• _Work item_: Your result should be the lines holding the word "flip", copied from the entries below.

• _Given data_:

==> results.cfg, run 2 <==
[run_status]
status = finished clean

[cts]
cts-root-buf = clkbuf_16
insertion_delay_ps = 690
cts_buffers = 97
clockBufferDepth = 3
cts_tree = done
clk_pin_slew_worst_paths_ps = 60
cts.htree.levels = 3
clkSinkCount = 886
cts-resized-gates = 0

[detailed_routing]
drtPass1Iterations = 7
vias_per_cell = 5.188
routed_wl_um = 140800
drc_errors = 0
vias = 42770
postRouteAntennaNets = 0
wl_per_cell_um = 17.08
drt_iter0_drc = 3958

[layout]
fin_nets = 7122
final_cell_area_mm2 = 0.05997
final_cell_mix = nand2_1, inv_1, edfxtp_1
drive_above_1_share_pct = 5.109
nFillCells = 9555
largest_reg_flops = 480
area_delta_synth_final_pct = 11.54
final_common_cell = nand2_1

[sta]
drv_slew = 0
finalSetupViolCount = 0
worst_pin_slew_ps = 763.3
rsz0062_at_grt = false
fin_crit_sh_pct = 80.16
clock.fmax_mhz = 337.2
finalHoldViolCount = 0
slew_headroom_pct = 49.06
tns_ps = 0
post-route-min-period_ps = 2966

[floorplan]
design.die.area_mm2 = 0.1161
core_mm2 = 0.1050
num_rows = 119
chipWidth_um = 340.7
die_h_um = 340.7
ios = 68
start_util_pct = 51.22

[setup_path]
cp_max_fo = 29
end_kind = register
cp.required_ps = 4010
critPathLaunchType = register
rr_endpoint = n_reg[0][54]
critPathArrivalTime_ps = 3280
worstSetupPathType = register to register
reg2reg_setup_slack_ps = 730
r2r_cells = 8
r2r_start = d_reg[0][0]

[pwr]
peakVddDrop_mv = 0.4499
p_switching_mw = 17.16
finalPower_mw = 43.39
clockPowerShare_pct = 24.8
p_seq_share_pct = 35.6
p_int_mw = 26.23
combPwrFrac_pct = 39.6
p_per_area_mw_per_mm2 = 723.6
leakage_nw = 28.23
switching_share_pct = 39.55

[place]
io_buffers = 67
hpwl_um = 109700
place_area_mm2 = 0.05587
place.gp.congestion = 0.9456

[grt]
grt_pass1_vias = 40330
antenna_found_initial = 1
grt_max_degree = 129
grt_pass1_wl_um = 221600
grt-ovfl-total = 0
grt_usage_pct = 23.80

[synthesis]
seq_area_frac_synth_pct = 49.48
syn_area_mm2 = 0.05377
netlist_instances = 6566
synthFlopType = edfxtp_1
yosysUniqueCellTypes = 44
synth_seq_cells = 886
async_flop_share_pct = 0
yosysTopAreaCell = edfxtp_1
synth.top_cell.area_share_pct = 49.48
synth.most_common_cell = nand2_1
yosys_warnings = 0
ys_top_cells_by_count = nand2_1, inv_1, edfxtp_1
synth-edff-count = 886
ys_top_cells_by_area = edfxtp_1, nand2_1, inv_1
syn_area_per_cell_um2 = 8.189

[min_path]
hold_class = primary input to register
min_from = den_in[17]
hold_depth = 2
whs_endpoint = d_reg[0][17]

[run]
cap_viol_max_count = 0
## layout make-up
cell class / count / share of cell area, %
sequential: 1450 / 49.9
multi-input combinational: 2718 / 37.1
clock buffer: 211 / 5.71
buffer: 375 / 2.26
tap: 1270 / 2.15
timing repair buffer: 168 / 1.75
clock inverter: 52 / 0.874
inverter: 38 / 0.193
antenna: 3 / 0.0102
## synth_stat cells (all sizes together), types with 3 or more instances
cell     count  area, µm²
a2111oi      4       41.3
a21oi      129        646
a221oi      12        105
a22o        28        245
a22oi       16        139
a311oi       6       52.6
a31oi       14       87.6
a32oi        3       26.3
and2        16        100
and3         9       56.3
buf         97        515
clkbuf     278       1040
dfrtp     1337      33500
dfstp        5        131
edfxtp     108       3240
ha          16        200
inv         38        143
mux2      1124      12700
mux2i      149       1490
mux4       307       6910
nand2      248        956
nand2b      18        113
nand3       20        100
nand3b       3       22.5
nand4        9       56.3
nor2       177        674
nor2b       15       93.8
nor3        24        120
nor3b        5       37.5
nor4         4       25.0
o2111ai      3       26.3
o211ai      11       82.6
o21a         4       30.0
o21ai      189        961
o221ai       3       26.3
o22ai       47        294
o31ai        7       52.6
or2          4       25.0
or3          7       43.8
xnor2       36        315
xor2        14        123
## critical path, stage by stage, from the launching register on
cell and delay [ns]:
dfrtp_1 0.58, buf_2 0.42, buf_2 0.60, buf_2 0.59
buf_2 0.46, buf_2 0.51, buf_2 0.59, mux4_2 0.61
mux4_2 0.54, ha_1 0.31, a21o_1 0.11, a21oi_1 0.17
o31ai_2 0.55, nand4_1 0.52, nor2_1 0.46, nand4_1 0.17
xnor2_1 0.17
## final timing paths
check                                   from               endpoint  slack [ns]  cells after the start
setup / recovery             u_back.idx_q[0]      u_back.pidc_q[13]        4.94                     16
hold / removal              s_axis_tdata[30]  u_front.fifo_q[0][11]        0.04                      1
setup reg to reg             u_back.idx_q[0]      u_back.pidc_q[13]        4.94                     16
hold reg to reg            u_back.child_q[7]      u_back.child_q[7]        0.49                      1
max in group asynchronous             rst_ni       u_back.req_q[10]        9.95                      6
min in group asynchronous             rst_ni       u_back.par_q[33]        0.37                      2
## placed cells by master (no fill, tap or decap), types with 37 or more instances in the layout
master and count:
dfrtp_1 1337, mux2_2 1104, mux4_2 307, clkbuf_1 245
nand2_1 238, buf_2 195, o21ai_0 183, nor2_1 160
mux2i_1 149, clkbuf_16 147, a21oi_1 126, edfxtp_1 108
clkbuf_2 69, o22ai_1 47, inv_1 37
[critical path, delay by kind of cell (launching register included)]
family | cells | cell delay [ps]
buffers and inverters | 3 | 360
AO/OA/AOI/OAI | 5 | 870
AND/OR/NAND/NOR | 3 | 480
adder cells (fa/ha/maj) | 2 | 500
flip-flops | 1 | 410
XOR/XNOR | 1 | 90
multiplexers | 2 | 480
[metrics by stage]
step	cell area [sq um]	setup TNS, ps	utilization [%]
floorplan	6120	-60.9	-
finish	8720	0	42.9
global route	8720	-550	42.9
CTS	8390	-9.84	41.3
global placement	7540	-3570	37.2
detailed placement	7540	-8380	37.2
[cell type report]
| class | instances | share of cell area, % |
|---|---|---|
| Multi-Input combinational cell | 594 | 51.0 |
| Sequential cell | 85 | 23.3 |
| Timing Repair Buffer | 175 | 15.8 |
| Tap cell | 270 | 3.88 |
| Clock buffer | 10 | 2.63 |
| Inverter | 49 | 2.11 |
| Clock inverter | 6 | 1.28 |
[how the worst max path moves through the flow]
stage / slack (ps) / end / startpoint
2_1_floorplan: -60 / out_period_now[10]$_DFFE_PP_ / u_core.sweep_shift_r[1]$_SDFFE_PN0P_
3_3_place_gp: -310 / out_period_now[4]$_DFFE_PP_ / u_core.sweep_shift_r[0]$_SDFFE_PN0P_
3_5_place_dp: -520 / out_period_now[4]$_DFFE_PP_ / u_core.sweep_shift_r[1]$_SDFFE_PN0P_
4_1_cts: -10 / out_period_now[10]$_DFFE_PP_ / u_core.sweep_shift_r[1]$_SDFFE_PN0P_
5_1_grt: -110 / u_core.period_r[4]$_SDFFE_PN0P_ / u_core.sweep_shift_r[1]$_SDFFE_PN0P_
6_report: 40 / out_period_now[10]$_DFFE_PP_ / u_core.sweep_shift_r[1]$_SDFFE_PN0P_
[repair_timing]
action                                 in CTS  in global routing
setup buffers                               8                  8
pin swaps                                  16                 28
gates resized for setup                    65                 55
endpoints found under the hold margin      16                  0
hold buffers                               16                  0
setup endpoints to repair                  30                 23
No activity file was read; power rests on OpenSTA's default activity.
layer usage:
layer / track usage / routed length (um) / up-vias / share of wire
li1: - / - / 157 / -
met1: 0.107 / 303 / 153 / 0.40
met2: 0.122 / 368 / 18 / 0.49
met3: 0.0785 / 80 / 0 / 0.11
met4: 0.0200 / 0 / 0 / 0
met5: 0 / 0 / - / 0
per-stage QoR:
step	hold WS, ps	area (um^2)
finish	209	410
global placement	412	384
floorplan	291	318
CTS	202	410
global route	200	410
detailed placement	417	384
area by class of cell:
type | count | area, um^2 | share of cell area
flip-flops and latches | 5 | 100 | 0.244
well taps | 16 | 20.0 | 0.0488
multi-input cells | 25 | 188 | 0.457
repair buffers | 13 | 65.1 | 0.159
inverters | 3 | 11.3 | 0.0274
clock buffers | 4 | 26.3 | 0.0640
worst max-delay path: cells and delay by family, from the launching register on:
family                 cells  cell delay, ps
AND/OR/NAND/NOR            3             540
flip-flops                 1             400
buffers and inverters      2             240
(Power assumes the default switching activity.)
File: src/rtl/core/iate_pkg.sv
// Package for the indexed array table engine: command and status codes, mean width and divider request type.
// No dependencies.
`default_nettype none
package iate_pkg;
  localparam logic [2:0] CMD_FILL    = 3'd0;
  localparam logic [2:0] CMD_INSERT  = 3'd1;
  localparam logic [2:0] CMD_DELETE  = 3'd2;
  localparam logic [2:0] CMD_SEARCH  = 3'd3;
  localparam logic [2:0] CMD_REVERSE = 3'd4;
  localparam logic [2:0] CMD_DUMPF   = 3'd5;
  localparam logic [2:0] CMD_DUMPB   = 3'd6;
  localparam logic [2:0] CMD_STATS   = 3'd7;

  localparam logic [2:0] ST_OK       = 3'd0;
  localparam logic [2:0] ST_BADIDX   = 3'd1;
  localparam logic [2:0] ST_FULL     = 3'd2;
  localparam logic [2:0] ST_EMPTY    = 3'd3;
  localparam logic [2:0] ST_NOTFOUND = 3'd4;

  localparam int MEAN_W = 40;

  typedef struct packed {
    logic               start;
    logic signed [47:0] dividend;
  } div_req_t;
endpackage
`default_nettype wire

File: src/rtl/core/indexed_array_table_engine.sv
// Indexed array table engine: ordered table of signed entries with commands.
// Depends on iate_pkg and iate_div.
// Usage:
//   Input item (in_cmd, in_position, in_value) is taken when in_valid is high
//   and in_stall low. Results leave on out_* under out_valid/out_stall; the
//   final result of a command carries out_last.
//   The table sits in a synchronous memory with one write and one read port
//   and registered reads. Each command walks the memory one access per cycle
//   while the output is not stalled: fill writes each entry; insert and
//   delete move each shifted entry by a read and a write, and insert then
//   writes the new value; search reads each entry examined; dump reads each
//   entry; reverse reads and writes both entries of each swapped pair; stats
//   reads each entry and then runs the divider for the mean.
//   One command is in work at a time; in_stall is high from acceptance until
//   its last result is taken. A result waits in the output register while
//   out_stall is high; the walk pauses until it is taken.
//   Reset clears the count and the control; memory contents are not cleared
//   and are only read after they are written.
`default_nettype none
module indexed_array_table_engine
  import iate_pkg::*;
#(
  parameter int DEPTH = 64
) (
  input  wire logic                     clk,
  input  wire logic                     rst_n,
  input  wire logic                     in_valid,
  output logic                          in_stall,
  input  wire logic [2:0]               in_cmd,
  input  wire logic [6:0]               in_position,
  input  wire logic signed [31:0]       in_value,
  output logic                          out_valid,
  input  wire logic                     out_stall,
  output logic [2:0]                    out_status,
  output logic [5:0]                    out_found_index,
  output logic signed [31:0]            out_entry,
  output logic signed [31:0]            out_minimum,
  output logic signed [31:0]            out_maximum,
  output logic [6:0]                    out_entry_count,
  output logic signed [MEAN_W-1:0]      out_mean,
  output logic                          out_last
);
  localparam int AW = (DEPTH > 1) ? $clog2(DEPTH) : 1;
  localparam int CW = $clog2(DEPTH + 1);

  localparam logic [2:0] S_IDLE = 3'd0;
  localparam logic [2:0] S_RD   = 3'd1;
  localparam logic [2:0] S_USE  = 3'd2;
  localparam logic [2:0] S_RD2  = 3'd3;
  localparam logic [2:0] S_USE2 = 3'd4;
  localparam logic [2:0] S_DIV  = 3'd5;
  localparam logic [2:0] S_OUT  = 3'd6;

  logic signed [31:0] mem [DEPTH];
  logic signed [31:0] rdata_r;
  logic               we;
  logic [AW-1:0]      waddr, raddr;
  logic signed [31:0] wdata;

  logic [2:0]         st_r, st_nxt;
  logic [2:0]         cmd_r, cmd_nxt;
  logic [CW-1:0]      pos_r, pos_nxt, cnt_r, cnt_nxt, i_r, i_nxt, j_r, j_nxt;
  logic signed [31:0] val_r, val_nxt, tmp_r, tmp_nxt, mn_r, mn_nxt, mx_r, mx_nxt;
  logic signed [47:0] sum_r, sum_nxt;

  logic               ov_r, ov_nxt, ol_r, ol_nxt;
  logic [2:0]         os_r, os_nxt;
  logic [5:0]         oi_r, oi_nxt;
  logic signed [31:0] oe_r, oe_nxt, omn_r, omn_nxt, omx_r, omx_nxt;
  logic signed [MEAN_W-1:0] om_r, om_nxt;
  logic [6:0]         oc_r, oc_nxt;

  div_req_t                 dreq;
  logic                     ddone;
  logic signed [MEAN_W-1:0] dq;

  iate_div #(.CW(CW)) u_div (
    .clk(clk), .rst_n(rst_n), .req(dreq), .divisor(cnt_r),
    .done(ddone), .quotient(dq)
  );

  always_ff @(posedge clk) begin
    if (we) mem[waddr] <= wdata;
    rdata_r <= mem[raddr];
  end

  always_comb begin
    st_nxt = st_r; cmd_nxt = cmd_r; pos_nxt = pos_r; cnt_nxt = cnt_r;
    i_nxt = i_r; j_nxt = j_r; val_nxt = val_r; tmp_nxt = tmp_r;
    mn_nxt = mn_r; mx_nxt = mx_r; sum_nxt = sum_r;
    ov_nxt = ov_r; ol_nxt = ol_r; os_nxt = os_r; oi_nxt = oi_r; oe_nxt = oe_r;
    omn_nxt = omn_r; omx_nxt = omx_r; om_nxt = om_r; oc_nxt = oc_r;
    we = 1'b0; waddr = '0; wdata = '0; raddr = '0;
    dreq.start = 1'b0; dreq.dividend = sum_r;
    if (ov_r && !out_stall) ov_nxt = 1'b0;
    case (st_r)
      S_IDLE: begin
        if (in_valid && !ov_r) begin
          cmd_nxt = in_cmd;
          pos_nxt = (in_position > 7'(DEPTH)) ? CW'(DEPTH) + CW'(1) : CW'(in_position);
          val_nxt = in_value;
          os_nxt = ST_OK; oi_nxt = '0; oe_nxt = '0; omn_nxt = '0; omx_nxt = '0;
          om_nxt = '0; ol_nxt = 1'b1;
          st_nxt = S_OUT;
          case (in_cmd)
            CMD_FILL: begin
              if (in_position == 7'd0 || in_position > 7'(DEPTH)) os_nxt = ST_BADIDX;
              else begin
                i_nxt = '0; st_nxt = S_RD;
              end
            end
            CMD_INSERT: begin
              if (in_position > 7'(cnt_r)) os_nxt = ST_BADIDX;
              else if (cnt_r == CW'(DEPTH)) os_nxt = ST_FULL;
              else begin
                i_nxt = cnt_r; st_nxt = S_RD;
              end
            end
            CMD_DELETE: begin
              if (cnt_r == '0) os_nxt = ST_EMPTY;
              else if (in_position >= 7'(cnt_r)) os_nxt = ST_BADIDX;
              else begin
                i_nxt = CW'(in_position); st_nxt = S_RD;
              end
            end
            CMD_SEARCH: begin
              if (cnt_r == '0) os_nxt = ST_NOTFOUND;
              else begin
                i_nxt = '0; st_nxt = S_RD;
              end
            end
            CMD_REVERSE: begin
              if (cnt_r > CW'(1)) begin
                i_nxt = '0; j_nxt = cnt_r - CW'(1); st_nxt = S_RD;
              end
            end
            CMD_DUMPF, CMD_DUMPB: begin
              if (cnt_r == '0) os_nxt = ST_EMPTY;
              else begin
                i_nxt = '0; st_nxt = S_RD;
              end
            end
            default: begin
              if (cnt_r == '0) os_nxt = ST_EMPTY;
              else begin
                i_nxt = '0; sum_nxt = '0; st_nxt = S_RD;
              end
            end
          endcase
        end
      end
      S_RD: begin
        case (cmd_r)
          CMD_FILL: begin
            we = 1'b1; waddr = i_r[AW-1:0]; wdata = 32'(i_r) + 32'sd1;
            i_nxt = i_r + CW'(1);
            if (i_nxt == pos_r) begin
              cnt_nxt = pos_r; oc_nxt = 7'(pos_r); st_nxt = S_OUT;
            end
          end
          CMD_INSERT: begin
            if (i_r == pos_r) begin
              we = 1'b1; waddr = i_r[AW-1:0]; wdata = val_r;
              cnt_nxt = cnt_r + CW'(1); oc_nxt = 7'(cnt_r + CW'(1)); st_nxt = S_OUT;
            end else begin
              raddr = AW'(i_r - CW'(1)); st_nxt = S_USE;
            end
          end
          CMD_DELETE: begin
            if (i_r + CW'(1) >= cnt_r) begin
              cnt_nxt = cnt_r - CW'(1); oc_nxt = 7'(cnt_r - CW'(1)); st_nxt = S_OUT;
            end else begin
              raddr = AW'(i_r + CW'(1)); st_nxt = S_USE;
            end
          end
          CMD_DUMPB: begin
            raddr = AW'(cnt_r - CW'(1) - i_r); st_nxt = S_USE;
          end
          CMD_REVERSE: begin
            raddr = i_r[AW-1:0]; st_nxt = S_USE;
          end
          default: begin
            raddr = i_r[AW-1:0]; st_nxt = S_USE;
          end
        endcase
      end
      S_USE: begin
        st_nxt = S_RD;
        case (cmd_r)
          CMD_INSERT: begin
            we = 1'b1; waddr = i_r[AW-1:0]; wdata = rdata_r; i_nxt = i_r - CW'(1);
          end
          CMD_DELETE: begin
            we = 1'b1; waddr = i_r[AW-1:0]; wdata = rdata_r; i_nxt = i_r + CW'(1);
          end
          CMD_SEARCH: begin
            i_nxt = i_r + CW'(1);
            if (rdata_r == val_r) begin
              oi_nxt = 6'(i_r); oc_nxt = 7'(cnt_r); st_nxt = S_OUT;
            end else if (i_nxt == cnt_r) begin
              os_nxt = ST_NOTFOUND; oc_nxt = 7'(cnt_r); st_nxt = S_OUT;
            end
          end
          CMD_REVERSE: begin
            tmp_nxt = rdata_r; raddr = j_r[AW-1:0]; st_nxt = S_RD2;
          end
          CMD_DUMPF, CMD_DUMPB: begin
            // keep the read address so the entry holds while the output waits
            raddr = (cmd_r == CMD_DUMPF) ? i_r[AW-1:0] : AW'(cnt_r - CW'(1) - i_r);
            if (!ov_r || !out_stall) begin
              ov_nxt = 1'b1; os_nxt = ST_OK;
              oi_nxt = (cmd_r == CMD_DUMPF) ? 6'(i_r) : 6'(cnt_r - CW'(1) - i_r);
              oe_nxt = rdata_r; oc_nxt = 7'(cnt_r);
              omn_nxt = '0; omx_nxt = '0; om_nxt = '0;
              ol_nxt = (i_r + CW'(1) == cnt_r);
              i_nxt = i_r + CW'(1);
              st_nxt = (i_r + CW'(1) == cnt_r) ? S_IDLE : S_RD;
            end else st_nxt = S_USE;
          end
          default: begin
            if (i_r == '0 || rdata_r < mn_r) mn_nxt = rdata_r;
            if (i_r == '0 || rdata_r > mx_r) mx_nxt = rdata_r;
            sum_nxt = sum_r + 48'(rdata_r);
            i_nxt = i_r + CW'(1);
            if (i_nxt == cnt_r) begin
              dreq.start = 1'b1;
              dreq.dividend = (sum_r + 48'(rdata_r)) <<< 8;
              st_nxt = S_DIV;
            end
          end
        endcase
      end
      S_RD2: begin
        // high entry is in rdata_r: store it at the low index
        we = 1'b1; waddr = i_r[AW-1:0]; wdata = rdata_r; st_nxt = S_USE2;
      end
      S_USE2: begin
        we = 1'b1; waddr = j_r[AW-1:0]; wdata = tmp_r;
        i_nxt = i_r + CW'(1); j_nxt = j_r - CW'(1);
        st_nxt = (i_r + CW'(1) >= j_r - CW'(1)) ? S_OUT : S_RD;
      end
      S_DIV: begin
        if (ddone) begin
          omn_nxt = mn_r; omx_nxt = mx_r; om_nxt = dq; oc_nxt = 7'(cnt_r);
          st_nxt = S_OUT;
        end
      end
      S_OUT: begin
        if (!ov_r) begin
          ov_nxt = 1'b1; ol_nxt = 1'b1; oc_nxt = 7'(cnt_r); st_nxt = S_IDLE;
        end
      end
      default: begin
        st_nxt = S_IDLE;
      end
    endcase
  end

  always_ff @(posedge clk) begin
    if (!rst_n) begin
      st_r <= S_IDLE; cnt_r <= '0; ov_r <= 1'b0;
    end else begin
      st_r <= st_nxt; cnt_r <= cnt_nxt; ov_r <= ov_nxt;
    end
    cmd_r <= cmd_nxt; pos_r <= pos_nxt; i_r <= i_nxt; j_r <= j_nxt;
    val_r <= val_nxt; tmp_r <= tmp_nxt; mn_r <= mn_nxt; mx_r <= mx_nxt;
    sum_r <= sum_nxt; ol_r <= ol_nxt; os_r <= os_nxt; oi_r <= oi_nxt;
    oe_r <= oe_nxt; omn_r <= omn_nxt; omx_r <= omx_nxt; om_r <= om_nxt;
    oc_r <= oc_nxt;
  end

  assign in_stall = (st_r != S_IDLE) || ov_r;
  assign out_valid = ov_r;
  assign out_status = os_r;
  assign out_found_index = oi_r;
  assign out_entry = oe_r;
  assign out_minimum = omn_r;
  assign out_maximum = omx_r;
  assign out_entry_count = oc_r;
  assign out_mean = om_r;
  assign out_last = ol_r;
endmodule
`default_nettype wire

File: src/rtl/core/iate_div.sv
// Restoring divider for the mean: signed dividend by unsigned count.
// Depends on iate_pkg. One quotient bit per cycle, truncates toward zero.
`default_nettype none
module iate_div
  import iate_pkg::*;
#(
  parameter int CW = 7
) (
  input  wire logic                clk,
  input  wire logic                rst_n,
  input  wire div_req_t            req,
  input  wire logic [CW-1:0]       divisor,
  output logic                     done,
  output logic signed [MEAN_W-1:0] quotient
);
  localparam int NW = 48;
  localparam int SW = $clog2(NW + 1);

  logic [NW-1:0] q_r, q_nxt;
  logic [CW-1:0] rem_r, rem_nxt;
  logic [SW-1:0] cnt_r, cnt_nxt;
  logic          busy_r, busy_nxt, neg_r, neg_nxt, done_r, done_nxt;
  logic [CW:0]   trial;
  logic [NW-1:0] qneg;

  always_comb begin
    q_nxt = q_r;
    rem_nxt = rem_r;
    cnt_nxt = cnt_r;
    busy_nxt = busy_r;
    neg_nxt = neg_r;
    done_nxt = 1'b0;
    trial = {rem_r, q_r[NW-1]};
    if (req.start) begin
      neg_nxt = req.dividend[NW-1];
      q_nxt = req.dividend[NW-1] ? NW'(-req.dividend) : NW'(req.dividend);
      rem_nxt = '0;
      cnt_nxt = SW'(NW);
      busy_nxt = 1'b1;
    end else if (busy_r) begin
      if (trial >= {1'b0, divisor}) begin
        rem_nxt = CW'(trial - {1'b0, divisor});
        q_nxt = {q_r[NW-2:0], 1'b1};
      end else begin
        rem_nxt = CW'(trial);
        q_nxt = {q_r[NW-2:0], 1'b0};
      end
      cnt_nxt = cnt_r - SW'(1);
      if (cnt_r == SW'(1)) begin
        busy_nxt = 1'b0;
        done_nxt = 1'b1;
      end
    end
  end

  always_ff @(posedge clk) begin
    if (!rst_n) begin
      busy_r <= 1'b0;
      done_r <= 1'b0;
      cnt_r <= '0;
    end else begin
      busy_r <= busy_nxt;
      done_r <= done_nxt;
      cnt_r <= cnt_nxt;
    end
    q_r <= q_nxt;
    rem_r <= rem_nxt;
    neg_r <= neg_nxt;
  end

  assign qneg = -q_r;
  assign done = done_r;
  assign quotient = neg_r ? MEAN_W'(qneg) : MEAN_W'(q_r);
endmodule
`default_nettype wire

• _Result_:
flip-flops | 1 | 410
flip-flops and latches | 5 | 100 | 0.244
flip-flops                 1             400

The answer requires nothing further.